С переменами в короле изменилась и природа ее страха. Сначала Агнесса страшилась его присутствия и того, что навязанное ей судьбой положение продлится еще долго. Затем ее стало пугать обратное: что король может внезапно избавиться от нее. Она доверчиво рассказала мне об этом, когда мы были в Ботэ. С тех пор как был устранен Карл Анжуйский, ее страхи слегка уменьшились, но не утратили остроты. Сегодня мне кажется, что она уже тогда предчувствовала свою судьбу.
Признаюсь, в тот момент я не слишком серьезно воспринял ее опасения. Мне показалось, что они связаны вовсе не с христианским видением мира. В действительности то, что Агнесса считала знамением, имело смысл в совсем иной реальности, ведомой лишь ей одной. Так, сказал я ей, она воспринимает меня как своего брата-близнеца в мире своих сновидений или своих корней. И напротив, некоторых особ она воспринимала как способных навести порчу в соответствии с той ролью, которую они играли в ее незримом мире. Подобные представления могли бы довести ее до безумия, но странным образом именно они придавали ей великую силу и ловкость.
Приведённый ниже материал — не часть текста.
[src/hdl/ppma_pkg.sv]
`default_nettype none
// ----------------------------------------------------------------------------
// ppma_pkg
// Shared constants, types and helpers of the pillar point mean accumulator.
// ----------------------------------------------------------------------------
package ppma_pkg;

  localparam int GRID_COLUMNS = 512;
  localparam int GRID_ROWS    = 512;
  localparam int COUNT_WIDTH  = 16;

  localparam int CELL_TOTAL = GRID_COLUMNS * GRID_ROWS;
  localparam int CELL_W     = $clog2(CELL_TOTAL);
  localparam int SUM_W      = 32;
  localparam int COORD_W    = 16;
  localparam int STEP_W     = $clog2(SUM_W);

  typedef logic [1:0]             op_t;
  typedef logic [1:0]             status_t;
  typedef logic [COUNT_WIDTH-1:0] count_t;
  typedef logic [SUM_W-1:0]       sum_t;
  typedef logic [CELL_W-1:0]      cell_idx_t;

  localparam op_t OP_ACCUMULATE = 2'd0;
  localparam op_t OP_QUERY      = 2'd1;
  localparam op_t OP_CLEAR      = 2'd2;
  localparam op_t OP_UNUSED     = 2'd3;

  localparam status_t ST_OK        = 2'd0;
  localparam status_t ST_EMPTY     = 2'd1;
  localparam status_t ST_SATURATED = 2'd2;

  localparam count_t COUNT_MAX = '1;

  typedef struct packed {
    sum_t   sum_x;
    sum_t   sum_y;
    sum_t   sum_z;
    count_t count;
  } entry_t;

  // count as reported on the 16-bit result field
  function automatic logic [15:0] report_count(input count_t c);
    logic [31:0] w;
    w = 32'(c);
    return (w > 32'd65535) ? 16'hFFFF : w[15:0];
  endfunction

endpackage
`default_nettype wire

[src/hdl/ppma_div.sv]
`default_nettype none
// ----------------------------------------------------------------------------
// ppma_div
// Three-lane bit-serial signed divider, one quotient bit per cycle per lane,
// with the quotient saturated to 16 bits.
// ----------------------------------------------------------------------------
module ppma_div (
  input  wire logic              clk,
  input  wire logic              rst_n,
  input  wire logic              start,
  input  wire ppma_pkg::sum_t    sum_x,
  input  wire ppma_pkg::sum_t    sum_y,
  input  wire ppma_pkg::sum_t    sum_z,
  input  wire ppma_pkg::count_t  den,
  output logic                   done,
  output logic signed [15:0]     mean_x,
  output logic signed [15:0]     mean_y,
  output logic signed [15:0]     mean_z
);

  localparam int CW = ppma_pkg::COUNT_WIDTH;
  localparam int SW = ppma_pkg::SUM_W;

  logic                          busy_r, busy_nxt;
  logic                          done_r, done_nxt;
  logic [ppma_pkg::STEP_W-1:0]   step_r, step_nxt;
  ppma_pkg::count_t              den_r;
  logic                          neg_r [3];
  logic [CW:0]                   rem_r [3];
  logic [SW-1:0]                 quo_r [3];
  logic [SW-1:0]                 dvd   [3];
  logic [15:0]                   mean  [3];

  assign dvd[0] = sum_x;
  assign dvd[1] = sum_y;
  assign dvd[2] = sum_z;

  always_comb begin
    busy_nxt = busy_r;
    step_nxt = step_r;
    done_nxt = 1'b0;
    if (start) begin
      busy_nxt = 1'b1;
      step_nxt = '0;
    end else if (busy_r) begin
      step_nxt = step_r + 1'b1;
      if (step_r == ppma_pkg::STEP_W'(SW - 1)) begin
        busy_nxt = 1'b0;
        done_nxt = 1'b1;
      end
    end
  end

  always_ff @(posedge clk) begin
    if (!rst_n) begin
      busy_r <= 1'b0;
      done_r <= 1'b0;
      step_r <= '0;
    end else begin
      busy_r <= busy_nxt;
      done_r <= done_nxt;
      step_r <= step_nxt;
    end
  end

  for (genvar l = 0; l < 3; l++) begin : g_lane
    logic [CW:0] rem_sh;
    logic [CW:0] rem_sub;
    logic [SW-1:0] q_neg;
    always_comb begin
      rem_sh  = {rem_r[l][CW-1:0], quo_r[l][SW-1]};
      rem_sub = rem_sh - {1'b0, den_r};
      q_neg   = -quo_r[l];
      if (!neg_r[l]) begin
        mean[l] = (quo_r[l] > SW'(32767)) ? 16'h7FFF : quo_r[l][15:0];
      end else begin
        mean[l] = (quo_r[l] > SW'(32768)) ? 16'h8000 : q_neg[15:0];
      end
    end
    always_ff @(posedge clk) begin
      if (start) begin
        neg_r[l] <= dvd[l][SW-1];
        quo_r[l] <= dvd[l][SW-1] ? -dvd[l] : dvd[l];
        rem_r[l] <= '0;
      end else if (busy_r) begin
        if (rem_sh >= {1'b0, den_r}) begin
          rem_r[l] <= rem_sub;
          quo_r[l] <= {quo_r[l][SW-2:0], 1'b1};
        end else begin
          rem_r[l] <= rem_sh;
          quo_r[l] <= {quo_r[l][SW-2:0], 1'b0};
        end
      end
    end
  end

  always_ff @(posedge clk) begin
    if (start) begin
      den_r <= den;
    end
  end

  assign done   = done_r;
  assign mean_x = mean[0];
  assign mean_y = mean[1];
  assign mean_z = mean[2];

endmodule
`default_nettype wire

[config.mk]
export PLATFORM = sky130hd
export DESIGN_NAME = ppma_div
export DESIGN_NICKNAME = d
export VERILOG_FILES = /design/src/hdl/ppma_pkg.sv /design/src/hdl/ppma_div.sv
export SDC_FILE = /design/constraint.sdc
export NUM_CORES = 1
export LEC_CHECK = 0
export ABC_AREA = 1
export BUFFER_PORTS_ARGS = -buffer_cell sky130_fd_sc_hd__buf_2
export CORE_UTILIZATION = 60
export CTS_BUF_LIST = sky130_fd_sc_hd__clkbuf_4 sky130_fd_sc_hd__clkbuf_8
export DETAILED_ROUTE_END_ITERATION = 12
export PLACE_DENSITY_LB_ADDON = 0.12
export SYNTH_ARGS = -nofsm -noshare
export SYNTH_HDL_FRONTEND = slang
export SYNTH_SLANG_ARGS = --single-unit
[constraint.sdc]
create_clock -name clk -period 13.3 [get_ports clk]
set_input_delay 2.66 -clock clk [delete_from_list [all_inputs] [get_ports clk]]
set_output_delay 2.66 -clock clk [all_outputs]
set_load 0.02 [all_outputs]
==> results of run 1 <==
layer usage:
layer	global-route usage [%]	vias to the layer above	wire, µm
met5	0	-	0
met2	49.6	521	17300
li1	-	7302	-
met4	9.20	0	622
met1	42.9	6543	17200
met3	2.81	50	2100
state kept, by name, summed over array words and instances (netlist names):
register  count
den_r        16
step_r        5
rem_r        48
busy_r        1
neg_r         3
quo_r        96
done          1
area by class of cell:
| class | instances | area, µm² |
|---|---|---|
| Fill cell | 2150 | 7640 |
| Clock buffer | 18 | 241 |
| Inverter | 248 | 938 |
| Tap cell | 319 | 399 |
| Timing Repair Buffer | 166 | 838 |
| Multi-Input combinational cell | 1696 | 8320 |
| Antenna cell | 3 | 7.51 |
| Clock inverter | 14 | 195 |
| Sequential cell | 170 | 5030 |
cells in the final DEF (no fill, tap or decap), types with 3 or more instances in the layout:
cell type                      n
sky130_fd_sc_hd__buf_2       163
sky130_fd_sc_hd__nor4_1        5
sky130_fd_sc_hd__clkbuf_8     17
sky130_fd_sc_hd__nor2_1      320
sky130_fd_sc_hd__and2_1        4
sky130_fd_sc_hd__o31ai_1       5
sky130_fd_sc_hd__fa_1          3
sky130_fd_sc_hd__nor2_4        4
sky130_fd_sc_hd__xnor2_1      26
sky130_fd_sc_hd__nand3_1     167
sky130_fd_sc_hd__inv_6         4
sky130_fd_sc_hd__nand3b_1     26
sky130_fd_sc_hd__nand2_1     695
sky130_fd_sc_hd__buf_4         3
sky130_fd_sc_hd__o21bai_1      4
sky130_fd_sc_hd__nand2_2       4
sky130_fd_sc_hd__or2_2         9
sky130_fd_sc_hd__dfxtp_1       7
sky130_fd_sc_hd__edfxtp_1    163
sky130_fd_sc_hd__ha_1         56
sky130_fd_sc_hd__o211ai_1      5
sky130_fd_sc_hd__o21ai_0     127
sky130_fd_sc_hd__inv_1       242
sky130_fd_sc_hd__xor2_1       74
sky130_fd_sc_hd__clkinvlp_4    4
sky130_fd_sc_hd__a21oi_1      83
sky130_fd_sc_hd__nor3_1       29
sky130_fd_sc_hd__diode_2       3
sky130_fd_sc_hd__nand4_1      35
sky130_fd_sc_hd__bufinv_16     4
where the power goes:
group	internal [mW]	total, mW	switching, mW
combinational	0.162	0.471	0.310
clock	0.208	0.406	0.198
sequential	0.657	0.702	0.0451
stage by stage:
step / instances / utilization (%)
after floorplan: 2167 / -
after global placement: 2599 / 65.8
after detailed placement: 2599 / 65.8
after CTS: 2631 / 67.6
after global routing: 2634 / 67.6
final: 2634 / 67.6
kinds of logic after synthesis:
| kind of cell | count (synthesis) |
|---|---|
| buffers and inverters | 301 |
| adders and majority gates | 59 |
| xor gates and xnor gates | 100 |
| and+or+nand+nor | 1303 |
| DFF | 170 |
| AOI/OAI and AO/OA | 234 |
final timing paths:
path	start	slack [ps]	depth (start not counted)	endpoint
hold reg to reg	step_r[4]	480	2	step_r[4]
setup reg to reg	busy_r	10510	7	rem_r[0][13]
hold / removal	step_r[4]	480	2	step_r[4]
setup / recovery	quo_r[0][0]	7510	9	mean_x[12]
tightest hold or removal path, delay by kind of cell (launching register included):
kind	cells	cell delay [ps]
compound gates	1	50
flops	1	330
simple gates	1	60
==> results_dict.tcl, run 1 <==
set metrics [dict create \
    vias 14416 \
    ys_async_sr_fraction_pct 0 \
    num-nets-final 2473 \
    grt_pass1_wl_um 60500 \
    setup-violations-final 0 \
    ys_ff_latch 170 \
    fp.coreArea_um2 23600 \
    leading_cell_types_by_count_after_synthesis "sky130_fd_sc_hd__nand2_1 (695), sky130_fd_sc_hd__nor2_1 (320), sky130_fd_sc_hd__inv_1 (243)" \
    most_used_flip_flop_cell_after_synthesis "sky130_fd_sc_hd__edfxtp_1" \
    tightest_slew_ps 1170 \
    holdBufCountCts 0 \
    final.hold.worst_slack_ps 483 \
    arrival_ps 3130 \
    grt_overflow_total 0 \
    ir_drop_mv 0.0637 \
    drt-wirelength-per-cell_um 14.1 \
    final_cell_area_um2 16000 \
    finalCriticalPeriod_ps 5790 \
    place.gp.congestion 0.926 \
    clk_latency_ps 460 \
    ys_top_cells_by_area "sky130_fd_sc_hd__edfxtp_1 (34%), sky130_fd_sc_hd__nand2_1 (18%), sky130_fd_sc_hd__nor2_1 (8.3%)" \
    clk_pin_slew_worst_paths_ps 90 \
    fmaxAchievable_ghz 0.173 \
    crit_slowest_cell "sky130_fd_sc_hd__a21oi_1" \
    post_detailed_route_via_to_cell_ratio 5.47 \
    cts_buffers 17 \
    synth-warning-count 0 \
    dp.final_hpwl_um 28200 \
    design.die.area_um2 24800 \
    drcViolationCount 0 \
    clock_sinks 170 \
    worst_ep_required_time_ps 10640 \
    synth_unique_cells 39 \
    maxCapViolations 0 \
    area_growth_pct 10.1 \
    outcome "finished clean" \
    drive_gt1_share_pct 9.73 \
    worst_setup_path_start_kind "register" \
    preCtsSetupSlack_ps 7810 \
    slew_viol_final 0 \
    ant_nets 0 \
    die_w_um 157 \
    fin_setup_tns_ps 0 \
    postPlaceCellArea_um2 15500 \
    multiplexer_share_of_the_synthesized_area_pct 0 \
    global_route.usage.total_pct 30.5 \
    critPathTopFamily "compound AO/OA/AOI/OAI gates" \
    max_slew_margin_pct 22.3 \
    mappedNetlistNets 2341 \
    clock_skew_ps 15.0 \
    synth_top_cell_by_area "sky130_fd_sc_hd__edfxtp_1" \
    crit_path_category "register to output port" \
    critical_path.max_fanout 12 \
    synth_compound_area_share_pct 8.52 \
    crit_chain "inv_1, ha_1, nand3_1, nor2_1, nand3_1, a21oi_1, inv_1, o21ai_0, buf_2" \
    totalWireLength_um 37200 \
    buffer_depth_of_the_longest_clock_path 2 \
    grt_max_degree 89 \
    detailedRoute.firstPassIterationCount 5 \
    dieHeight_um 157 \
    number_of_global_route_vias_before_repair 12744 \
    layout_setup_ws_ps 7510 \
    critPathBufInv 3 \
    adder_and_majority_cell_fraction_of_the_synthesized_area_pct 5.24 \
    cts-resized-gates 0 \
    synth_cells 2167 \
    rows 56 \
    synth_edf_count 163 \
    dr.first_iter.drc_count 1264 \
    main_combinational_cell_family_by_area_after_synthesis "simple AND/OR/NAND/NOR gates" \
    cts-htree-levels 4 \
    synth_xor_xnor_area_share_pct 6.04 \
    critPathMaxStageDelay_ps 680 \
    design.portCount 164 \
    power_per_cell_area_nw_per_um2 98.9 \
    setup_repair_after_global_routing_missed_its_margin "false" \
    initial_utilization_pct 61.4 \
    share_of_yosys_cell_area_claimed_by_the_top_area_cell_type_pct 33.7 \
    postSynthAreaPerCell_um2 6.69 \
    synth.most_common_cell "sky130_fd_sc_hd__nand2_1" \
    crit_path_end_kind "output port" \
    portion_of_the_post_synthesis_area_used_by_sequential_elements_pct 34.7 \
    power_after_layout_mw 1.58 \
    antenna_violations_before_repair 3 \
    leakage_nw 7.67 \
    synth_area_in_simple_gates_pct 37.5 \
    ctsRootBufferMaster "sky130_fd_sc_hd__clkbuf_8" \
    timing.hold.worst.class "register to register" \
    synthesis.area_um2 14500 \
    report.final.hold_viol_count 0 \
    tritoncts_clock_tree "yes" \
    post_cts_setup_buffers 0 \
    final.period_utilization_pct 43.5 \
    io_buffer_count 163 \
]
No activity file was read; power rests on OpenSTA's default activity.
==> run 2, diff against run 1 <==
--- a/config.mk
+++ b/config.mk
@@ -5,7 +5,7 @@
 export SDC_FILE = /design/constraint.sdc
 export NUM_CORES = 1
 export LEC_CHECK = 0
-export ABC_AREA = 1
+export ABC_AREA = 0
 export BUFFER_PORTS_ARGS = -buffer_cell sky130_fd_sc_hd__buf_2
 export CORE_UTILIZATION = 60
 export CTS_BUF_LIST = sky130_fd_sc_hd__clkbuf_4 sky130_fd_sc_hd__clkbuf_8
==> constraint.sdc (replaced) <==
create_clock -name clk -period 5.6 [get_ports clk]
set_input_delay 1.12 -clock clk [delete_from_list [all_inputs] [get_ports clk]]
set_output_delay 1.12 -clock clk [all_outputs]
set_load 0.02 [all_outputs]
==> run 2 against run 1 <==
Net effect: area after synthesis shrank 10%; global-route usage is 0.36 points higher; register-to-register slack worse by 8300 ps; synthesized cell count is 34% lower; worst hold slack improved by 35 ps; critical path depth shrank 1; via count is 18% lower; critical path type unchanged.
==> results_dict.tcl, run 2 <==
set metrics [dict create \
    most_used_flip_flop_cell_after_synthesis "sky130_fd_sc_hd__edfxtp_1" \
    finalCriticalPeriod_ps 4600 \
    area_growth_pct 10.7 \
    share_of_yosys_cell_area_claimed_by_the_top_area_cell_type_pct 37.7 \
    synth.most_common_cell "sky130_fd_sc_hd__nand2_1" \
    grt_max_degree 185 \
    arrival_ps 3480 \
    crit_chain "inv_1, ha_1, nor3b_1, nand4_1, o41ai_2, nand3_2, o311ai_1, buf_2" \
    worst_ep_required_time_ps 4480 \
    io_buffer_count 163 \
    ctsRootBufferMaster "sky130_fd_sc_hd__clkbuf_8" \
    layout_setup_ws_ps 1000 \
    design.portCount 164 \
    max_reg_flops 96 \
    postSynthAreaPerCell_um2 9.11 \
    number_of_global_route_vias_before_repair 10697 \
    critical_path.max_fanout 10 \
    critPathMaxStageDelay_ps 800 \
    synth_edf_count 163 \
    num-nets-final 1724 \
    synthesis.area_um2 13000 \
    grt_pass1_wl_um 54400 \
    largest_registers_ranked_by_flip_flop_count "quo_r: 96 flops, rem_r: 48 flops, den_r: 16 flops" \
    critPathTopFamily "compound AO/OA/AOI/OAI gates" \
    fmaxAchievable_ghz 0.218 \
    synth_unique_cells 78 \
    drt-wirelength-per-cell_um 18.2 \
    slew_viol_final 0 \
    report.final.hold_viol_count 0 \
    fp.coreArea_um2 21200 \
    synth_area_in_simple_gates_pct 18.9 \
    totalWireLength_um 33600 \
    post_detailed_route_via_to_cell_ratio 6.39 \
    dp.final_hpwl_um 24400 \
    adder_and_majority_cell_fraction_of_the_synthesized_area_pct 5.85 \
    synth_cells 1427 \
    largest_register "quo_r" \
    ys_ff_latch 170 \
    vias 11768 \
    die_w_um 149 \
    place.gp.congestion 0.931 \
    antenna_violations_before_repair 7 \
    initial_utilization_pct 61.4 \
    cts-htree-levels 4 \
    fillers 1787 \
    dr.first_iter.drc_count 824 \
    drive_gt1_share_pct 15.5 \
    synth_top_cell_by_area "sky130_fd_sc_hd__edfxtp_1" \
    detailedRoute.firstPassIterationCount 6 \
    crit_path_end_kind "output port" \
    ys_top_cells_by_area "sky130_fd_sc_hd__edfxtp_1 (38%), sky130_fd_sc_hd__xor2_1 (6.1%), sky130_fd_sc_hd__ha_1 (5.4%)" \
    leakage_nw 5.54 \
    tightest_slew_ps 1160 \
    drcViolationCount 0 \
    setup-violations-final 0 \
    dieHeight_um 149 \
    ir_drop_mv 0.157 \
    final.period_utilization_pct 82.1 \
    global_route.usage.total_pct 30.8 \
    synth_xor_xnor_area_share_pct 8.15 \
    clk_pin_slew_worst_paths_ps 100 \
    setup_repair_after_global_routing_missed_its_margin "false" \
    critPathBufInv 2 \
    tritoncts_clock_tree "yes" \
    preCtsSetupSlack_ps 1560 \
    multiplexer_share_of_the_synthesized_area_pct 1.23 \
    clock_sinks 170 \
    crit_slowest_cell "sky130_fd_sc_hd__o41ai_2" \
    mostFrequentLayoutCells "sky130_fd_sc_hd__nand2_1 (167), sky130_fd_sc_hd__edfxtp_1 (163), sky130_fd_sc_hd__buf_2 (163)" \
    maxCapViolations 0 \
    holdBufCountCts 0 \
    fin_setup_tns_ps 0 \
    post_cts_setup_buffers 0 \
    stdcell_count 1843 \
    clock_skew_ps 18.9 \
    ys_async_sr_fraction_pct 0 \
    leading_cell_types_by_count_after_synthesis "sky130_fd_sc_hd__nand2_1 (167), sky130_fd_sc_hd__edfxtp_1 (163), sky130_fd_sc_hd__o21ai_0 (130)" \
    power_per_cell_area_nw_per_um2 254 \
    outcome "finished clean" \
    cts_buffers 17 \
    mappedNetlistNets 1601 \
    crit_path_category "register to output port" \
    portion_of_the_post_synthesis_area_used_by_sequential_elements_pct 38.7 \
    timing.hold.worst.class "register to register" \
    worst-r2r-setup-slack_ps 2190 \
    max_slew_margin_pct 22.5 \
    buffer_depth_of_the_longest_clock_path 2 \
    worst_setup_path_start_kind "register" \
    cell_count_after_placement 1806 \
    synth_compound_area_share_pct 23.4 \
    ant_nets 0 \
    rows 53 \
    cts-resized-gates 0 \
    design.die.area_um2 22300 \
    final.hold.worst_slack_ps 517 \
    grt_overflow_total 0 \
    main_combinational_cell_family_by_area_after_synthesis "compound AO/OA/AOI/OAI gates" \
    synth-warning-count 0 \
    final_common_cell "sky130_fd_sc_hd__nand2_1" \
    clk_latency_ps 470 \
]
[run 2: cell count changes after synthesis, sizes merged, moves of 22 or more]
| cell | delta |
|---|---|
| clkbuf | +23 |
| inv | -191 |
| nand2 | -534 |
| o41ai | +23 |
| o311ai | +22 |
| o31ai | +26 |
| or3 | +23 |
| nor2 | -242 |
| o21ai | +37 |
| nand3 | -142 |
[run 2: where the power goes]
part | leakage (nW) | switching (mW) | internal, mW
Sequential | 1.74 | 0.137 | 1.57
Combinational | 3.62 | 0.637 | 0.423
Clock | 0.188 | 0.517 | 0.374
Total | 5.54 | 1.29 | 2.37
[run 2: final cells by class]
| type | count | area (µm²) | share of cell area (%) |
|---|---|---|---|
| Multi-Input combinational cell | 1134 | 7490 | 52.1 |
| Sequential cell | 170 | 5030 | 35.0 |
| Timing Repair Buffer | 171 | 901 | 6.26 |
| Tap cell | 275 | 344 | 2.39 |
| Clock buffer | 18 | 241 | 1.68 |
| Inverter | 56 | 210 | 1.46 |
| Clock inverter | 14 | 151 | 1.05 |
| Antenna cell | 5 | 12.5 | 0.0870 |
[run 2: worst reg2reg max path, cell delays in order, from the launching register on]
cell,delay (ps)
sky130_fd_sc_hd__edfxtp_1,340
sky130_fd_sc_hd__inv_1,110
sky130_fd_sc_hd__ha_1,410
sky130_fd_sc_hd__nand4_1,180
sky130_fd_sc_hd__a2111oi_0,520
sky130_fd_sc_hd__a311oi_1,170
sky130_fd_sc_hd__o211ai_1,700
sky130_fd_sc_hd__buf_4,370
sky130_fd_sc_hd__nand2_1,190
sky130_fd_sc_hd__o22ai_1,260
[run 2: worst paths after layout]
check	start	end	depth (start not counted)
max	quo_r[0][0]	mean_x[8]	8
min	step_r[4]	step_r[4]	2
max reg2reg	den_r[6]	rem_r[0][14]	9
min reg2reg	step_r[4]	step_r[4]	2
[run 2: logic make-up after synthesis]
group / count (synthesis)
buf+inv: 123
compound gates: 453
fa+ha+maj: 59
flops: 170
xor+xnor: 121
mux: 16
simple gates: 485
[run 2: metrics by stage]
stage / util, % / total power [mW] / cell area (µm²)
3_5_place_dp: 66.1 / 2.78 / 14000
5_1_grt: 67.9 / 3.85 / 14400
3_3_place_gp: 66.1 / 2.75 / 14000
6_report: 68.0 / 3.66 / 14400
2_1_floorplan: - / 2.46 / 13000
4_1_cts: 67.9 / 3.66 / 14400
[run 2: metal layers]
metal | vias up | track usage [%] | wire [µm] | share of wire (%)
met1 | 5556 | 43.0 | 15000 | 45
met3 | 56 | 5.72 | 2350 | 7.0
met5 | - | 0 | 41 | 0.12
li1 | 5718 | - | - | -
met2 | 432 | 47.9 | 15400 | 46
met4 | 6 | 10.8 | 775 | 2.3
==> run 3, diff against run 2 <==
--- a/config.mk
+++ b/config.mk
@@ -7,7 +7,7 @@
 export LEC_CHECK = 0
 export ABC_AREA = 0
 export BUFFER_PORTS_ARGS = -buffer_cell sky130_fd_sc_hd__buf_2
-export CORE_UTILIZATION = 60
+export CORE_UTILIZATION = 55
 export CTS_BUF_LIST = sky130_fd_sc_hd__clkbuf_4 sky130_fd_sc_hd__clkbuf_8
 export DETAILED_ROUTE_END_ITERATION = 12
 export PLACE_DENSITY_LB_ADDON = 0.12
==> constraint.sdc (replaced) <==
create_clock -name clk -period 3.96 [get_ports clk]
set_input_delay 0.792 -clock clk [delete_from_list [all_inputs] [get_ports clk]]
set_output_delay 0.792 -clock clk [all_outputs]
set_load 0.02 [all_outputs]
==> run 3 against run 2 <==
Net effect: largest cell class unchanged; utilization decreased by 3.5 points; the flow now finishes with violations (negative setup slack); total power up 43%; die area is 9.0% higher; via count increased by 0.34%; final area rose by 2.7%; critical path depth grew 1; worst hold slack lost 22 ps; clock power is 44% higher; critical path type unchanged; wire length up 0.45%.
Одним людям Агнесса бросала вызов, другим доверяла, остерегалась этих, открывала сердце тем, руководствуясь предчувствиями, воспоминаниями, – и, как ни странно, никогда не ошибалась.
Перевоплощения, чары, проклятия и суеверия занимали ее ум и, хоть она и не сознавала этого, существенно отдаляли ее от католического миропонимания. Надобно отметить, что она стала бы решительно возражать против этого: она была уверена, что является верной дочерью Церкви. В самом деле, если не брать во внимание ее странных представлений или, если хотите, помимо них, преобладающим в Агнессе являлось глубокое почтение ко всем христианским установлениям. Она питала истинно глубокое уважение к папе, наследнику святого Петра. Правда, она родилась в ту пору, когда папа был один-единственный, то есть до того, как Базельский собор возвел на престол второго.